Now, against all my instincts, I agreed.
And, of course, walked straight into her trap.

Can't you see? What she's pulled off here
is a very clever conjuring trick.

On stage, hidden from view for no more
than a minute, she performs the impossible.

Playing me for a complete sucker!

Well...

...we find out how she managed it and, hopefully,
we'll be on the way to retrieving my property.

But I won't be holding my breath.

Anyway...

You've got my number.

Sorry, would you be Gillian? I'm Carla Borrego
and this is Jonathan Creek.

We're doing a bit of legwork for Mr Glendower.

And he told you the same as he told the police?
That my mother engineered it all?

By witchcraft or something
For all I know, that statue just evaporated.

If you'd been here, you'd have freaked out.

So where is Mrs Bailey now?
Could we speak to her?

You can speak to her.
Whether she can speak to you is another matter.

About an hour after all this happened,

her whole face began to swell up into these...

...like, horrible weals.

And her voice began to crack as if she...

I don't know.

...was possessed by...

...demons.

Yes, thank you for that, then.

Can't you see my mother's at death's door? How
would you like a sniffer dog up your nightdress?

Lousy man.
Anyway, as you can see, they found nothing.

- If you'd like to go up.
- I'm not very good with facial disfigurement.

Skin eruptions, weeping sores. Maybe if I just
wait down here while you two... Fair enough.

The doctor said it's like some extreme form
of nettle rash. I can't think why that would be.

Still, at least you're looking a bit better now.

Your body perhaps going into shock
after what happened.

You should have seen me
before the antihistamine.

This whole side of my face
was a mass of horrible...

Yes, think I could... use your toilet at all?

It's just at the end there.

So, have I got this right, Mrs Bailey?

Your eyes were closed the whole time,
like in a state of meditation.

And that was for, what, about a minute?

Isn't it bizarre?

And how odd that I didn't even hear anything.

And then
those wretched policemen descended on us.

It's been a complete nightmare!

Your colleagues have all gone now.

He must have made a packet, then, out of all this.

- I mean, to afford all that stuff.
- The cult of celebrity.

Powerful marketing tool.

One set of gods to another.

- How true.
- Yes, it puts it all into perspective.

What a few souffl?s can buy for you.
We're obviously all in the wrong business.

Lovely view.
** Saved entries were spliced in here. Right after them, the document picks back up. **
===== config.mk =====
export PLATFORM = sky130hd
export DESIGN_NAME = game_sequencer
export DESIGN_NICKNAME = d
export VERILOG_FILES = /design/src/rtl/game_pkg.sv /design/src/rtl/bcd_counter4.sv /design/src/rtl/game_sequencer.sv
export SDC_FILE = /design/constraint.sdc
export NUM_CORES = 1
export LEC_CHECK = 0
export BUFFER_PORTS_ARGS = -buffer_cell sky130_fd_sc_hd__buf_2
export CAP_MARGIN = 40
export CORE_ASPECT_RATIO = 1.25
export CORE_UTILIZATION = 60
export DETAILED_ROUTE_END_ITERATION = 12
export PLACE_DENSITY_LB_ADDON = 0.2
export SYNTH_ARGS = -nofsm -noshare
export SYNTH_HDL_FRONTEND = slang
export SYNTH_HIERARCHICAL = 1
export SYNTH_SLANG_ARGS = --single-unit
export TNS_END_PERCENT = 30

===== constraint.sdc =====
create_clock -name clk_65M -period 7.7 [get_ports clk_65M]
set_input_delay 0.385 -clock clk_65M [delete_from_list [all_inputs] [get_ports clk_65M]]
set_output_delay 0.385 -clock clk_65M [all_outputs]
set_load 0.02 [all_outputs]

===== src/rtl/game_pkg.sv =====
// Shared definitions for the dino game sequencer: state encodings, score layout
// and the hit-blink period.
package game_pkg;

    localparam int BCD_W        = 4;
    localparam int SCORE_W      = 16;
    localparam int SCORE_DIGITS = SCORE_W / BCD_W;
    localparam int FLASH_PERIOD = 8;

    typedef enum logic [2:0] {
        ST_OFF   = 3'd0,
        ST_INTRO = 3'd1,
        ST_PLAY  = 3'd2,
        ST_PAUSE = 3'd3,
        ST_HIT   = 3'd4,
        ST_OVER  = 3'd5
    } state_t;

endpackage


===== src/rtl/bcd_counter4.sv =====
// Four-digit BCD up-counter with synchronous clear, saturating at 9999.
// count_next exposes the value the counter will take at the next edge.
module bcd_counter4
    import game_pkg::*;
(
    input  logic               clk,
    input  logic               clear,
    input  logic               inc,
    output logic [SCORE_W-1:0] count,
    output logic [SCORE_W-1:0] count_next,
    output logic               max
);

    localparam logic [SCORE_W-1:0] COUNT_MAX = 16'h9999;

    assign max = (count == COUNT_MAX);

    always_comb begin
        logic carry;
        // NOTE: defaults first so every path assigns every output; no latches.
        count_next = count;
        carry      = inc && !max;
        for (int i = 0; i < SCORE_DIGITS; i++) begin
            if (carry) begin
                if (count[i*BCD_W +: BCD_W] == 4'd9) begin
                    count_next[i*BCD_W +: BCD_W] = '0;
                end else begin
                    count_next[i*BCD_W +: BCD_W] = count[i*BCD_W +: BCD_W] + 4'd1;
                    carry = 1'b0;
                end
            end
        end
    end

    // NOTE: non-blocking assignments for all registered state.
    always_ff @(posedge clk) begin
        if (clear) begin
            count <= '0;
        end else begin
            count <= count_next;
        end
    end

endmodule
You lived here all your life?

As it happens - single, married and single again.

- Sadly, Mr Bailey is no longer with us.
- He's with a bus conductress in Woking

Yes, I think I owe my sanity to Gorgons Wood.

Five decades now,
it's been my spiritual retreat from life,

all this world and its worries.

Gorgons Wood?

Named on account of the carvings
of these horrid little faces on a big beech tree.

Mother thinks they're quaint.
I find them deeply disturbing.

- I wish there was more I could tell you.
- Don't worry, Mrs Bailey.

It may be you've told us quite enough.

Do you fancy a walk?

How she did it is your department.
She's pushing it with that meditation routine.

Fairly obviously, as the number one suspect,
she's not going to risk keeping it in her house,

so the minute she gets back,
where does she hide it?

- Somewhere in a bloody great wood?
- With a very well-known focal point.

And how likely is it that if we find
some nearby nettles or lethal vegetation

that could have caused her face to explode
like that, we'll also find our buried treasure?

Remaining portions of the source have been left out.